"Hauaga (Arrivals)", John Pule (Dunedin Public Art Gallery)
"Hauaga (Arrivals)" is a major retrospective of the work of Pacific Island artist John Pule.
Raised in Auckland, Pule reconnected with his Niuean heritage to produce a synthesis of traditional Polynesian and modern New Zealand art, coloured by knowledge of the colonially viewed false exotica of South Seas culture.
Pule's early canvases reflect hiapo [tapa] bark cloth art, but with a personal symbolism encompassing influences from Gauguin to McCahon and Fomison.
A significant number of works include text and images drawn from Pule's poetry, much of which stands strongly in its own right.
The effect has echoes of the collaborative works of Hotere and Tuwhare.
In the late 1990s, there was a dramatic shift in style, with organic hiapo grids replaced with more open, atmospheric "cloud" works such as Another Green World.
These culminate in the mammoth Kehe tau hauaga foou.
Here, vines hang from coloured cumuli over heavily worked backgrounds teeming with life.
Clouds hang over the thought-island vines like the clouds which from a distance indicate the Heaven of coral atolls in the Pacific's vastness, or the Hell of nuclear mushroom clouds.
Pule's more recent work integrates the earlier and later forms into strong monochromatic paintings which reintroduce the structure of the hiapo while retaining the free, turbulent landscapes of the cloud works.
"Terror Firma", Liz Rowe and Anya Sinclair (The Artist's Room)
False exotica also informs Liz Rowe's art.
Her attractive, gaudy landscapes are redolent of the vistas of biscuit-tin kitsch.
While clearly Kiwi scenes, they are generic - a mass-produced New Zealand.
The lurid, kitset style of paint-by-numbers is knowingly evoked to further emphasise the commerciality of the scene depicted.
This is an unnatural tourist image, simultaneously as relevant and irrelevant as a plastic tiki.
Rowe's work is coupled with that of Anya Sinclair, and the two are complementary in both their similarities and opposites.
At first glance, it is the opposites which are apparent in the art - Rowe's emphatically bright, Sinclair's obstinately sombre.
Colours have leached away and impenetrable mists hang above the dense primordial rainforests of Sinclair's images.
Yet this dark, subconscious forest stretching into wild infinity is as unreal as Rowe's dappled meadows.
It is an archetype of New Zealand, drawn more from our minds than from the true land.
The pun of the exhibition's title is telling.
This is not terra firma but terror firma, the unsettling, unreal land which lies in our imaginations.

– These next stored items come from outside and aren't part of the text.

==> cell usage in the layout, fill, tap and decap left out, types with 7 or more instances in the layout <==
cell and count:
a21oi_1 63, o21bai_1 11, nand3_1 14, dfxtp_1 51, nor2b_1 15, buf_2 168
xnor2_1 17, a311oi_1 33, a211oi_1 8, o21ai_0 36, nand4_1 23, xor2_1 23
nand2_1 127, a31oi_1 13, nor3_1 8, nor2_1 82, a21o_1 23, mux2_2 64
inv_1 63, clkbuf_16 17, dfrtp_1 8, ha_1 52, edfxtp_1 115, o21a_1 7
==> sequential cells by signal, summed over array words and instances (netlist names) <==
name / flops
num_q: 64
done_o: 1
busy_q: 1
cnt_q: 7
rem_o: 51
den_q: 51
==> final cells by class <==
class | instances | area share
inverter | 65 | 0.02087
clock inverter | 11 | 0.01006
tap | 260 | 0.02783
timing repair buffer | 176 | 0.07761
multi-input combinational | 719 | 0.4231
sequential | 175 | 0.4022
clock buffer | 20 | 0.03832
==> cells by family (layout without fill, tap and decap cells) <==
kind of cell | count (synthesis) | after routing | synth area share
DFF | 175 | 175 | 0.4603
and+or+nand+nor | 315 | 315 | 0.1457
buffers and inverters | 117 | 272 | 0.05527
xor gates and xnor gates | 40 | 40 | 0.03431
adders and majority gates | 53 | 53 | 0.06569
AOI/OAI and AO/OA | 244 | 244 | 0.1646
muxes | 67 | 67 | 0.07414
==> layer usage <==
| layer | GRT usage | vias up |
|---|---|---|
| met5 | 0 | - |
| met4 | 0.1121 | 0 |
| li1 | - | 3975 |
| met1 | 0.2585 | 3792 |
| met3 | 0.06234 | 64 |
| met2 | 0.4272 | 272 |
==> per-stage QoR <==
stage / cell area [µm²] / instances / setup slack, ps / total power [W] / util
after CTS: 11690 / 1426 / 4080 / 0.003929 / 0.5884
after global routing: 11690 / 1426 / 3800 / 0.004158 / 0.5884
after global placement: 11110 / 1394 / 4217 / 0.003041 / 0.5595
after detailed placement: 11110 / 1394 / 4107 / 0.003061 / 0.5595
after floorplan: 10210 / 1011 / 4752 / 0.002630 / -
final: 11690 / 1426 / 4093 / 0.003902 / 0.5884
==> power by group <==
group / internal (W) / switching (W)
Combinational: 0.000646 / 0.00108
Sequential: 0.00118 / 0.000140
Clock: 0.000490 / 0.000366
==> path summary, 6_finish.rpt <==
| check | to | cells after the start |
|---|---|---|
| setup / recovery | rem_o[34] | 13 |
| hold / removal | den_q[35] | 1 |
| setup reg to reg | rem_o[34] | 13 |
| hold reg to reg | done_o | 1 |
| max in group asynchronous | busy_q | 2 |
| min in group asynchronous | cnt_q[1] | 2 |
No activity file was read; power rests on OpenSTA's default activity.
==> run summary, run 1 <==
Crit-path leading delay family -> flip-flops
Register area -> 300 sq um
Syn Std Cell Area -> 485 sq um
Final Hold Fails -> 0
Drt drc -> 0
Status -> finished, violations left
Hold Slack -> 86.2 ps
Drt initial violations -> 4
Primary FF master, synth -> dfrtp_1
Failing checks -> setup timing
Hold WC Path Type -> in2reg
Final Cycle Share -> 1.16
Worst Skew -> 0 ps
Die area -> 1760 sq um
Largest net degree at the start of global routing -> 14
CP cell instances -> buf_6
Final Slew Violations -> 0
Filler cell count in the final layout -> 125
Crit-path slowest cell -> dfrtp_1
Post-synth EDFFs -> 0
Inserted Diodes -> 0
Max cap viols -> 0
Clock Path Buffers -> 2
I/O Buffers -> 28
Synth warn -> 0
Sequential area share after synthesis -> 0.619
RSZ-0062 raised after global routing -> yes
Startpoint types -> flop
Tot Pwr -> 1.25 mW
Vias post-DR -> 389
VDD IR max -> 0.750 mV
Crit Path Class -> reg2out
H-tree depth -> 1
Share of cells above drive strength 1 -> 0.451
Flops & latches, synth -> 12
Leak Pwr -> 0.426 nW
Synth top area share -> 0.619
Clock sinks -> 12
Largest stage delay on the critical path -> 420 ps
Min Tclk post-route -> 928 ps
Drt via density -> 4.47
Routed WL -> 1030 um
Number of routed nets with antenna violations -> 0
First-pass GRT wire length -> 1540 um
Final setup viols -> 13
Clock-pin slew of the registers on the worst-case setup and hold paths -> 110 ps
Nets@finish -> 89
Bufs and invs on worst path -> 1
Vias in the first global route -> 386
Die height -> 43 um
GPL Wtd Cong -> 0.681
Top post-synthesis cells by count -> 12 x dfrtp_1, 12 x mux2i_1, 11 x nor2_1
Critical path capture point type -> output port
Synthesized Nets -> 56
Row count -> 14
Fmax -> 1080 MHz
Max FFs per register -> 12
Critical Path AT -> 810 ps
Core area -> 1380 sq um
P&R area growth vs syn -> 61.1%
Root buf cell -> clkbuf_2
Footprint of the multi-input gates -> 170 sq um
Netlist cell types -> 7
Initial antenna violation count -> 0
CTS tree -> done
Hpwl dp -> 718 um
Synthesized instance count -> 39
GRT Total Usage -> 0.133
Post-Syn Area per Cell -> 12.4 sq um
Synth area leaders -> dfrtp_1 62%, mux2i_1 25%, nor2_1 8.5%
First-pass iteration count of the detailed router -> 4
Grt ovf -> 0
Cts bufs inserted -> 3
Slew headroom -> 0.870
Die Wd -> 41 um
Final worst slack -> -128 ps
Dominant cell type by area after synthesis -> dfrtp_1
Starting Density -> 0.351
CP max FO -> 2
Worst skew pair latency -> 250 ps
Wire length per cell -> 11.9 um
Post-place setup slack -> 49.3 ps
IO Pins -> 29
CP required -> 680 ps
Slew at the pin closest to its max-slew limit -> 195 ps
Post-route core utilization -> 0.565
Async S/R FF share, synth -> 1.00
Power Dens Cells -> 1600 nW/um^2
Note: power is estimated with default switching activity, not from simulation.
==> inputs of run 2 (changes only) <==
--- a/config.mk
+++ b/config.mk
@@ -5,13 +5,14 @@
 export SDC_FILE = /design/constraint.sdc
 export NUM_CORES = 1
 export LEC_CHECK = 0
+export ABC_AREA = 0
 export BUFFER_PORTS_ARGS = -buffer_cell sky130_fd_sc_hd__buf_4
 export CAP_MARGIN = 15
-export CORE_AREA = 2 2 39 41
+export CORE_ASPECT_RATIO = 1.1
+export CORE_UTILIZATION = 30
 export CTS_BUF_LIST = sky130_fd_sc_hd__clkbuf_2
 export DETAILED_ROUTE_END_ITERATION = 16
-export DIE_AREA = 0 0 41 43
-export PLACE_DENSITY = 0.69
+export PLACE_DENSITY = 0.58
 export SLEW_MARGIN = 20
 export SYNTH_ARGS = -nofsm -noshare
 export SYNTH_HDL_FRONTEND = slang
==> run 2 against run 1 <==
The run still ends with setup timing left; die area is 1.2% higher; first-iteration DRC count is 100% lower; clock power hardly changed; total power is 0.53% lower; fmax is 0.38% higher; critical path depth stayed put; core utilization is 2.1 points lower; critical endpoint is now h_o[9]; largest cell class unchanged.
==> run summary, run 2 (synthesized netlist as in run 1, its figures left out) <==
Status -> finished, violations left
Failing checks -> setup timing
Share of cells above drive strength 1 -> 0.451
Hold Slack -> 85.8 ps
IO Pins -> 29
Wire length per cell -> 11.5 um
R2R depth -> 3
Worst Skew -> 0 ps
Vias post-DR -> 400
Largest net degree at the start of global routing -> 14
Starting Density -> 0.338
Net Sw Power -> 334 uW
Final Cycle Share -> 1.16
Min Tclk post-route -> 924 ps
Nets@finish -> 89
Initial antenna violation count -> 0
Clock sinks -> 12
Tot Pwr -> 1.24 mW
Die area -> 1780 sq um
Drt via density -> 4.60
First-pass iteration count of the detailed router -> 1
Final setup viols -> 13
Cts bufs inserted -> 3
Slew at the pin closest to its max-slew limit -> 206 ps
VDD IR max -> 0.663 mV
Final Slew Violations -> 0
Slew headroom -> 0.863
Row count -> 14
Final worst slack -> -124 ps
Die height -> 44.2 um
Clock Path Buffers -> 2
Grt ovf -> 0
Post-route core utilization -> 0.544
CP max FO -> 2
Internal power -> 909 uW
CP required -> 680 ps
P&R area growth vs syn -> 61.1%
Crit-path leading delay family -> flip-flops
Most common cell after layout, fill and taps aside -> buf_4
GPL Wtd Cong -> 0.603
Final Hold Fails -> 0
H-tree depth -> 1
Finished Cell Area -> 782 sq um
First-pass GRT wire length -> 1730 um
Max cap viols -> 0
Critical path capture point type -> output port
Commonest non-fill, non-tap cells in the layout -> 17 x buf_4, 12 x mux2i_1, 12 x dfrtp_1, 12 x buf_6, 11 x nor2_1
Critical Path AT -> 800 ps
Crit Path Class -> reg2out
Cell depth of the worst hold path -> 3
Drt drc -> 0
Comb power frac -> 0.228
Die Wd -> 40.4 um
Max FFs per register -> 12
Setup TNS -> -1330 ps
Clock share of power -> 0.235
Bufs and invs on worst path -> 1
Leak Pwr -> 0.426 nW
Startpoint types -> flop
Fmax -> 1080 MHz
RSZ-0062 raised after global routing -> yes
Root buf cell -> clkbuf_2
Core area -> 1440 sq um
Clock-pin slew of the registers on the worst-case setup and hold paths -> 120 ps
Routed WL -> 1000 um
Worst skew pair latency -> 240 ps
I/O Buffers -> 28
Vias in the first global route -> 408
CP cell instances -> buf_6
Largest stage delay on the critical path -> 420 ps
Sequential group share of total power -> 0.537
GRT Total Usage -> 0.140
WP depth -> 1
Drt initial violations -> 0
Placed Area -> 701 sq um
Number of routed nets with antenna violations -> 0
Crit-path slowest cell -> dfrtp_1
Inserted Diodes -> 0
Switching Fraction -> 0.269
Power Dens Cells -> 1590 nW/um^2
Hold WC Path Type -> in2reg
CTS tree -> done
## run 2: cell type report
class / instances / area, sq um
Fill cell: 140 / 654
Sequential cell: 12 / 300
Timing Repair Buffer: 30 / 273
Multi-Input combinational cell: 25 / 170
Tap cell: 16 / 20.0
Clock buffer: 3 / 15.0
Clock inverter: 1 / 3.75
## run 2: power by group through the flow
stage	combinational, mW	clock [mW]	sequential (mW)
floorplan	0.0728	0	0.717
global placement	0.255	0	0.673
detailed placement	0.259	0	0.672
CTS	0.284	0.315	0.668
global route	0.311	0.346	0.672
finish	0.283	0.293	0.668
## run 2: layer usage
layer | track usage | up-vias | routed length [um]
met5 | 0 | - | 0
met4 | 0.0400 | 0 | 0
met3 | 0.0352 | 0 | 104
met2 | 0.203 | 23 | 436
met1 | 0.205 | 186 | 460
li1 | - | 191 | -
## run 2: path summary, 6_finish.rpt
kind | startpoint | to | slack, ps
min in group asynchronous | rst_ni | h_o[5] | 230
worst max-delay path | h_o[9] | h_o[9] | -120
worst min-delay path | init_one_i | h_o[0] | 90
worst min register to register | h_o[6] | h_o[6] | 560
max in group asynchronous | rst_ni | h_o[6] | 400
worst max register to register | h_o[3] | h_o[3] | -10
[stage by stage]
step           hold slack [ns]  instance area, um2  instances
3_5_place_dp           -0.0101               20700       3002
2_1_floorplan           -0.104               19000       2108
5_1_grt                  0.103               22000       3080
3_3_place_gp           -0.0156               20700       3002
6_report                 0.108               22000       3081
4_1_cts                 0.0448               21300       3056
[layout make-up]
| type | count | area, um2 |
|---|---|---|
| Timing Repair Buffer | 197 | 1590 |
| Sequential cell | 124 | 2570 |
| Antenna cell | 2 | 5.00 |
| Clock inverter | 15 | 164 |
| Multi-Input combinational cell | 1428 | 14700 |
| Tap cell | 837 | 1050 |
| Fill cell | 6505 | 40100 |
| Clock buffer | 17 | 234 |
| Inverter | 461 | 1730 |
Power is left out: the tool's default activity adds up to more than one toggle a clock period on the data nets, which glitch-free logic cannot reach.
<file path="config.mk">
export PLATFORM = sky130hd
export DESIGN_NAME = h4_frame_delimiter
export DESIGN_NICKNAME = d
export VERILOG_FILES = /design/src/h4fd_pkg.sv /design/src/h4fd_core.sv /design/src/h4_frame_delimiter.sv
export SDC_FILE = /design/constraint.sdc
export NUM_CORES = 1
export LEC_CHECK = 0
export BUFFER_PORTS_ARGS = -buffer_cell sky130_fd_sc_hd__buf_2
export CAP_MARGIN = 5
export CORE_ASPECT_RATIO = 2
export CORE_UTILIZATION = 55
export CTS_CLUSTER_SIZE = 8
export DETAILED_ROUTE_END_ITERATION = 12
export PLACE_DENSITY = 0.84
export SETUP_SLACK_MARGIN = 0.02
export SKIP_LAST_GASP = 1
export SLEW_MARGIN = 15
export SYNTH_ARGS = -nofsm -noshare
export SYNTH_HDL_FRONTEND = slang
export SYNTH_SLANG_ARGS = --single-unit
</file>
<file path="constraint.sdc">
create_clock -name clk -period 7.4 [get_ports clk]
set_input_delay 1.48 -clock clk [delete_from_list [all_inputs] [get_ports clk]]
set_output_delay 1.48 -clock clk [all_outputs]
set_load 0.01 [all_outputs]
</file>
`config.mk`:
```
export PLATFORM = sky130hd
export DESIGN_NAME = gdr_div
export DESIGN_NICKNAME = d
export VERILOG_FILES = /design/src/design/gdr_pkg.sv /design/src/design/gdr_div.sv
export SDC_FILE = /design/constraint.sdc
export NUM_CORES = 1
export LEC_CHECK = 0
export ABC_CLOCK_PERIOD_IN_PS = 2700
export BUFFER_PORTS_ARGS = -buffer_cell sky130_fd_sc_hd__buf_2
export CAP_MARGIN = 10
export CORE_ASPECT_RATIO = 2
export CORE_UTILIZATION = 42
export DETAILED_ROUTE_END_ITERATION = 10
export PLACE_DENSITY = 0.66
export SLEW_MARGIN = 5
export SYNTH_ARGS = -nofsm -noshare
export SYNTH_HDL_FRONTEND = slang
export SYNTH_SLANG_ARGS = --single-unit
export TNS_END_PERCENT = 10
```
`constraint.sdc`:
```
create_clock -name clk -period 2.7 [get_ports clk]
set_input_delay 0.405 -clock clk [delete_from_list [all_inputs] [get_ports clk]]
set_output_delay 0.405 -clock clk [all_outputs]
set_load 0.02 [all_outputs]
```
`src/design/gdr_pkg.sv`:
```
// shared constants, types and sine table of the grid dda ray caster
package gdr_pkg;

  // map, walk and angle sizing (MAP_DIM a power of two)
  localparam int MAP_DIM    = 64;
  localparam int MAX_STEPS  = 128;
  localparam int ANGLE_BITS = 12;

  localparam int MAP_BITS   = $clog2(MAP_DIM);
  localparam int ADDR_W     = 2 * MAP_BITS;
  localparam int MAP_DEPTH  = MAP_DIM * MAP_DIM;
  localparam int STEP_W     = $clog2(MAX_STEPS + 1);
  localparam int QUARTER    = 1 << (ANGLE_BITS - 2);
  localparam int QTR_W      = ANGLE_BITS - 2;

  // grid cell index: player integer part plus sign and overflow
  localparam int CELL_W = 10;
  localparam logic signed [CELL_W-1:0] MAP_LIM = CELL_W'(MAP_DIM);

  // fixed point
  localparam logic [23:0] MAX24    = 24'hFFFFFF;
  localparam logic [24:0] MIN_DIST = 25'd6554;
  localparam logic [13:0] MAX_LH   = 14'd16383;
  localparam logic [40:0] FAR_DELTA = 41'h100_0000_0000;
  localparam logic [63:0] HALF_PI_Q30 = 64'd1686629713;

  // configuration port
  localparam int CFG_IDX_W  = 3;
  localparam int CFG_DATA_W = 24;
  localparam logic [CFG_IDX_W-1:0] REG_POS_X      = 3'd0;
  localparam logic [CFG_IDX_W-1:0] REG_POS_Y      = 3'd1;
  localparam logic [CFG_IDX_W-1:0] REG_VIEW_ANGLE = 3'd2;
  localparam logic [CFG_IDX_W-1:0] REG_SCREEN_H   = 3'd3;
  localparam logic [CFG_IDX_W-1:0] REG_TEXTURE_W  = 3'd4;

  // item codes
  localparam logic       CMD_WRITE = 1'b0;
  localparam logic       CMD_CAST  = 1'b1;
  localparam logic [1:0] STATUS_WRITE = 2'd0;
  localparam logic [1:0] STATUS_HIT   = 2'd1;
  localparam logic [1:0] STATUS_NONE  = 2'd2;
  localparam logic [1:0] FACE_EAST  = 2'd0;
  localparam logic [1:0] FACE_WEST  = 2'd1;
  localparam logic [1:0] FACE_SOUTH = 2'd2;
  localparam logic [1:0] FACE_NORTH = 2'd3;

  // shared divider
  localparam int DIV_NUM_W = 40;
  localparam int DIV_DEN_W = 25;
  localparam int DIV_CNT_W = $clog2(DIV_NUM_W);

  typedef struct packed {
    logic                 start;
    logic [DIV_NUM_W-1:0] num;
    logic [DIV_DEN_W-1:0] den;
  } div_req_t;

  typedef struct packed {
    logic                 busy;
    logic                 done;
    logic [DIV_NUM_W-1:0] quot;
  } div_rsp_t;

  // quarter-wave sine, Q1.14, from a Q30 taylor series through x^15
  typedef logic [15:0] sine_rom_t [QUARTER];

  function automatic sine_rom_t build_sine_rom();
    sine_rom_t   t;
    logic [63:0] x;
    logic [63:0] x2;
    logic [63:0] term;
    longint      sum;
    for (int r = 0; r < QUARTER; r++) begin
      x    = HALF_PI_Q30 * 64'(r) / 64'(QUARTER);
      x2   = (x * x) >> 30;
      term = x;
      sum  = longint'(x);
      for (int k = 1; k <= 7; k++) begin
        term = ((term * x2) >> 30) / 64'((2 * k) * (2 * k + 1));
        if ((k % 2) == 1) sum = sum - longint'(term);
        else sum = sum + longint'(term);
      end
      if (sum < 0) sum = 0;
      t[r] = 16'((64'(sum) + 64'd32768) >> 16);
    end
    return t;
  endfunction

  localparam sine_rom_t SINE_ROM = build_sine_rom();

endpackage

```
`src/design/gdr_div.sv`:
```
// shared restoring divider, one quotient bit a cycle
module gdr_div (
  input  logic                clk,
  input  logic                rst_n,
  input  gdr_pkg::div_req_t   req,
  output gdr_pkg::div_rsp_t   rsp
);
  import gdr_pkg::*;

  logic                 busy_r;
  logic                 done_r;
  logic [DIV_CNT_W-1:0] cnt_r;
  logic [DIV_NUM_W-1:0] num_r;
  logic [DIV_DEN_W-1:0] den_r;
  logic [DIV_DEN_W-1:0] rem_r;
  logic [DIV_DEN_W-1:0] rem_nxt;
  logic [DIV_DEN_W:0]   rem_sh;
  logic                 q_bit;

  // trial subtract
  always_comb begin
    rem_sh = {rem_r, num_r[DIV_NUM_W-1]};
    q_bit  = (rem_sh >= {1'b0, den_r});
    if (q_bit) begin
      rem_nxt = DIV_DEN_W'(rem_sh - {1'b0, den_r});
    end else begin
      rem_nxt = rem_sh[DIV_DEN_W-1:0];
    end
  end

  // iteration control
  always_ff @(posedge clk) begin
    if (!rst_n) begin
      busy_r <= 1'b0;
      done_r <= 1'b0;
      cnt_r  <= '0;
      num_r  <= '0;
      den_r  <= '0;
      rem_r  <= '0;
    end else begin
      done_r <= 1'b0;
      if (req.start) begin
        num_r  <= req.num;
        den_r  <= req.den;
        rem_r  <= '0;
        cnt_r  <= DIV_CNT_W'(DIV_NUM_W - 1);
        busy_r <= 1'b1;
      end else if (busy_r) begin
        rem_r <= rem_nxt;
        num_r <= {num_r[DIV_NUM_W-2:0], q_bit};
        if (cnt_r == '0) begin
          busy_r <= 1'b0;
          done_r <= 1'b1;
        end else begin
          cnt_r <= cnt_r - 1'b1;
        end
      end
    end
  end

  assign rsp.busy = busy_r;
  assign rsp.done = done_r;
  assign rsp.quot = num_r;
endmodule

```
==> results.cfg <==
[drt]
drcViolationCount = 0
routed_wl_um = 13500
ant_nets = 0
wl_per_cell_um = 14.8
first_pass_iters = 4
drtIter0Drc = 211
vias = 4799
vias_per_cell = 5.27

[timing]
clock_skew_ps = 8.01
worst_pin_slew_ps = 775
setup_viol = 0
fin_crit_ps = 2650
tns_ps = 0
rsz0062_at_grt = true
slew_headroom = 0.484
fmax_ghz = 0.377
period_share = 0.983
hold_viol = 0
slew_violations = 0

[final_layout]
antennaDiodeCount = 0
final_cell_mix = 108 x buf_2, 96 x dfxtp_1, 76 x mux2i_1
layout.cells.most_common = buf_2
fin_nets = 851
syn_to_final_growth_pct = 21.2
layout-drive-gt1-share = 0.229
fillers = 1226
final_util = 0.522

[global_route]
grt_pass1_vias = 4828
grt_max_degree = 67
grt_antenna_before_repair = 0
grt_first_pass_wirelength_um = 22000
track_usage = 0.195
overflow = 0

[worst_setup_path]
crit_family = compound AO/OA/AOI/OAI gates
start_kind = flip-flop
required_ps = 2920
slowest_stage = a221oi_4
endpoint_kind = flip-flop
worst-path-max-fanout = 3
arrival_ps = 2870
critPathMaxStageDelay_ps = 360
path_cells = inv_2 -> ha_4 -> inv_2 -> fa_2 -> a21o_1 -> a221oi_4 -> o31ai_2 -> o21ai_2 -> buf_4 -> buf_4 -> o21ai_0 -> xnor2_1 -> a2bb2oi_1 -> a21oi_1
worstPathBufferInverterCount = 4
critical_path_class = flip-flop to flip-flop

[clocking]
cts.clk_slew.worst_paths_ps = 70
cts.sinks = 98
ctsHoldBuffers = 0
clkLatencyLatePin_ps = 350
cts_root_buffer = clkbuf_16
htreeDepth = 3
cts_tree = done
cts_made_buffers = 9
clk_path_buf_depth = 2

[floorplan]
initial_utilization = 0.430
core_um2 = 13000
rows = 59
io_pins = 110
die_area_um2 = 13800
fp.dieH_um = 165
die_w_um = 83.6

[run_status]
status = completed

[synth]
ys_warn_count = 0
synth_cell_type_count = 59
avgSynthCellArea_um2 = 8.59
synth_async_sr_flop_share = 0
syn-num-nets = 747
synth_edf_count = 0
ys_seq_area_frac = 0.351
syn_inst = 651
ys.flop_type = dfxtp_1
syn_area_um2 = 5590
postSynthRegisterBits = 98

[placement]
dp_hpwl_um = 9900
gp_congestion = 0.874
port_buffers = 109

[power_and_ir_drop]
peakVddDrop_v = 0.000354
leakagePower_nw = 3.08
power.density_nw_per_um2 = 623

[hold_path]
hold_class = input pin to flip-flop

[run]
drv_cap = 0
[logic make-up (layout without fill, tap and decap cells)]
| kind of cell | count (synthesis) | after routing | synth area share |
|---|---|---|---|
| AOI/OAI and AO/OA | 157 | 157 | 0.176 |
| xor gates and xnor gates | 24 | 24 | 0.0376 |
| DFF | 98 | 98 | 0.351 |
| and+or+nand+nor | 197 | 197 | 0.180 |
| adders and majority gates | 28 | 28 | 0.0640 |
| muxes | 77 | 77 | 0.138 |
| buffers and inverters | 70 | 178 | 0.0535 |
[metrics by stage]
step | area (um^2) | setup slack (ps) | power [mW] | hold slack (ps) | cells
floorplan | 5590 | 6.37 | 2.40 | 475 | 651
global placement | 6280 | 41.3 | 2.64 | 490 | 887
detailed placement | 6280 | -34.9 | 2.66 | 501 | 887
CTS | 6620 | 49.1 | 4.16 | 313 | 902
global route | 6780 | -51.4 | 4.42 | 319 | 911
finish | 6780 | 47.0 | 4.22 | 316 | 911
[cells in the mapped netlist, types with 2 or more instances]
master / count / share of area
nand2b_1: 8 / 0.0090
xnor2_1: 17 / 0.027
o31a_1: 2 / 0.0031
a211oi_1: 14 / 0.019
o21bai_1: 2 / 0.0027
o21a_1: 5 / 0.0067
buf_2: 2 / 0.0018
o31ai_1: 2 / 0.0027
buf_6: 3 / 0.0060
nor3_1: 4 / 0.0036
and4_1: 2 / 0.0031
nand2_1: 58 / 0.039
xor2_1: 7 / 0.011
buf_4: 3 / 0.0040
a21oi_1: 40 / 0.036
nand3_1: 4 / 0.0036
dfxtp_1: 98 / 0.35
inv_1: 29 / 0.019
buf_1: 6 / 0.0040
a21o_1: 10 / 0.013
and2_1: 39 / 0.044
o211a_1: 2 / 0.0036
nor4_1: 2 / 0.0022
and3_1: 3 / 0.0034
a21boi_0: 2 / 0.0027
nand4_1: 2 / 0.0022
a31oi_1: 3 / 0.0034
mux2i_1: 76 / 0.14
nor2_1: 36 / 0.024
ha_1: 27 / 0.060
o21ai_0: 58 / 0.052
clkbuf_1: 27 / 0.018
o2111ai_1: 2 / 0.0031
nor2b_1: 31 / 0.035
[tightest hold or removal path, stage by stage]
cell and delay [ps]:
buf_2 80, mux2i_1 60, nor2b_1 90
[per-layer routing]
metal / part of all wire / track usage / wire [um]
met3: 0.041 / 0.0348 / 547
met5: 0 / 0 / 0
met4: 0.028 / 0.0855 / 371
met2: 0.54 / 0.375 / 7240
met1: 0.40 / 0.205 / 5330
[state kept, by name, indices dropped and copies added, names as in the netlist]
| register | count |
|---|---|
| busy_r | 1 |
| num_r | 40 |
| done_r | 1 |
| cnt_r | 6 |
| rem_r | 25 |
| den_r | 25 |
[area by class of cell]
class                      count  area (um^2)  area share
sequential                    98         1970       0.290
clock inverter                 6          115      0.0170
timing repair buffer         134          782       0.115
tap                          152          190      0.0281
clock buffer                   9          225      0.0332
multi-input combinational    483         3390       0.500
inverter                      29          109      0.0161
[path summary, 6_finish.rpt]
check,from,to,slack (ps),cells past startpoint
worst max-delay path,num_r[39],rem_r[24],50,14
worst min-delay path,req[9],den_r[9],320,3
worst max register to register,num_r[39],rem_r[24],50,14
worst min register to register,rem_r[4],rem_r[4],510,2
[report_power, final]
| group | switching [mW] | leakage [nW] | internal (mW) |
|---|---|---|---|
| Combinational | 0.605 | 2.11 | 0.539 |
| Clock | 0.582 | 0.167 | 0.908 |
| Sequential | 0.0611 | 0.807 | 1.53 |
[timing repair]
| action | 4_1_cts | 5_1_grt |
|---|---|---|
| setup endpoints to repair | 13 | 21 |
| resized for setup | 1 | 18 |
| pin swaps | 4 | 4 |
| buffers inserted | 0 | 8 |
| endpoints found under the hold margin | 0 | 0 |
| cloned | 0 | 1 |
Note: power is estimated with default switching activity, not from simulation.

It is a New Zealand which is either too bright or too untamed, unreal and never existing in such form, but strongly held in our abstract mental images of the land.
"The Rose Papered Room", Diana Smillie (Temple Gallery)
At first sight, "The Rose Papered Room" may seem a step into more tranquil waters for Diana Smillie.
The artist's previous works, with their brutal allegories of relationship games of power and control, have given way to a studied, unquiet detente.
The leopard's claws are retracted (though still clearly present) and the alpha-male minotaur has departed, leaving a claustrophobic, threatening calm.
This is not, however, a step back from the brink, but rather the result of a plunge beyond it, into the turbulent, sticky whirlpool of depression.
Smillie spent three months in mental dark depths, using her painting as a catharsis and means of analysing and gaining perspective on her condition.
The result is a series of powerful works which lay bare the illness and the stigma which so often accompanies it.
The artist describes depression as perversely comforting, a claustrophobic cocoon punctuated by occasional "flare-ups of anxiety and self-loathing", the introspective mental space well-described by Paul Simon in the song I Am A Rock.
In Smillie's art, this mental womb becomes the blood-red, rose-papered room, constricting yet self-focusing, a place where a person is held in stasis along with their hopes and fears, agonisingly distant and threateningly close respectively.